RSPB launches Centre for Conservation Science

RSPB President Miranda Krestovnikoff presented the awards to scientists at the launch of the Centre for Conservation Science. Photo: Andy Hay (www.rspb-images.com).
RSPB President Miranda Krestovnikoff presented the awards to scientists at the launch of the Centre for Conservation Science. Photo: Andy Hay (www.rspb-images.com).
The RSPB set out its stall for a new research hub at London's Royal Society this week, with a prestigious awards presentation ceremony.

The awards were presented by RSPB President Miranda Krestovnikoff to three scientists who have published outstanding research work in the last year. Dr Alienor Chauvenet was presented with an RSPB Conservation Science award for her outstanding PhD thesis on planning the translocation of the threatened Stitchbird of New Zealand.

The second award, for a scientific paper of great conservation importance, went to Dr Anthony Waldron and co-authors for their study ‘Targeting global conservation funding to limit immediate biodiversity declines’ published in the US journal Proceedings of the National Academy of Science. This study revealed that the 40 countries with the lowest spending on conservation contain 32 per cent of the world's threatened mammals, but also went some way in proposing solutions to such funding problems.
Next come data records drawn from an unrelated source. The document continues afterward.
## config.mk

```make
export PLATFORM = sky130hd
export DESIGN_NAME = spi_master_flat
export DESIGN_NICKNAME = d
export VERILOG_FILES = /design/src/rtl/spi_pkg.sv /design/src/rtl/spi_master_if.sv /design/src/rtl/spi_sclk_gen.sv /design/src/rtl/spi_master.sv /design/src/flat_wrapper.sv
export SDC_FILE = /design/constraint.sdc
export NUM_CORES = 1
export LEC_CHECK = 0
export CELL_PAD_IN_SITES_DETAIL_PLACEMENT = 0
export CELL_PAD_IN_SITES_GLOBAL_PLACEMENT = 1
export CORE_ASPECT_RATIO = 1.5
export CORE_MARGIN = 2
export CORE_UTILIZATION = 40
export DETAILED_ROUTE_END_ITERATION = 6
export PLACE_DENSITY_LB_ADDON = 0.1
export REMOVE_ABC_BUFFERS = 1
export SLEW_MARGIN = 20
export SYNTH_ARGS = -nofsm -noshare
export SYNTH_HDL_FRONTEND = slang
export SYNTH_SLANG_ARGS = --single-unit
```

## constraint.sdc

```tcl
create_clock -name clk -period 4.1 [get_ports clk]
set_input_delay 0.82 -clock clk [delete_from_list [all_inputs] [get_ports clk]]
set_output_delay 0.82 -clock clk [all_outputs]
set_load 0.03 [all_outputs]
```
The third and last award recognised the outstanding contribution to RSPB Science and was presented to Dr Ron Summers, whose research in Scotland over several decades has made a vital contribution to our ecological knowledge of species including Capercaillie and Scottish Crossbill.

Dr David Gibbons, head of the RSPB Centre for Conservation Science, opened proceedings with a speech emphasising that the RSPB's team of more than 60 scientists were pushing back the boundaries of our knowledge of wildlife, via field research and publishing their findings in peer reviewed journals. The UK needs to push forward an ambitious programme of cutting edge science if we are to save some of our most threatened species, he said.

The new initiative – which includes an online science hub – is dedicated to 21st century conservation problems and celebrating the achievements of some of the country’s top conservation scientists through a new series of awards. This year will see a busy programme of projects including plans to attach cameras and GPS trackers to Lesser Black-backed Gulls to look at their interaction with wind farms and utilising thermal imaging drones to count birds. Other projects will include research the Turtle Dove decline.

Dr Gibbons commented: “These projects are fantastic examples of researchers using the latest technology to investigate why species are declining and how we can save them. The threats to our wildlife are serious – last year’s State of Nature report, which our scientists played a key role in compiling, revealed that 60 per cent of UK species are in decline. Now more than ever we must pull out all the stops to investigate the issues and develop robust methods to restore their numbers. That is why we are embarking on one of our busiest periods of research yet, with scientists spread across the UK, and further afield."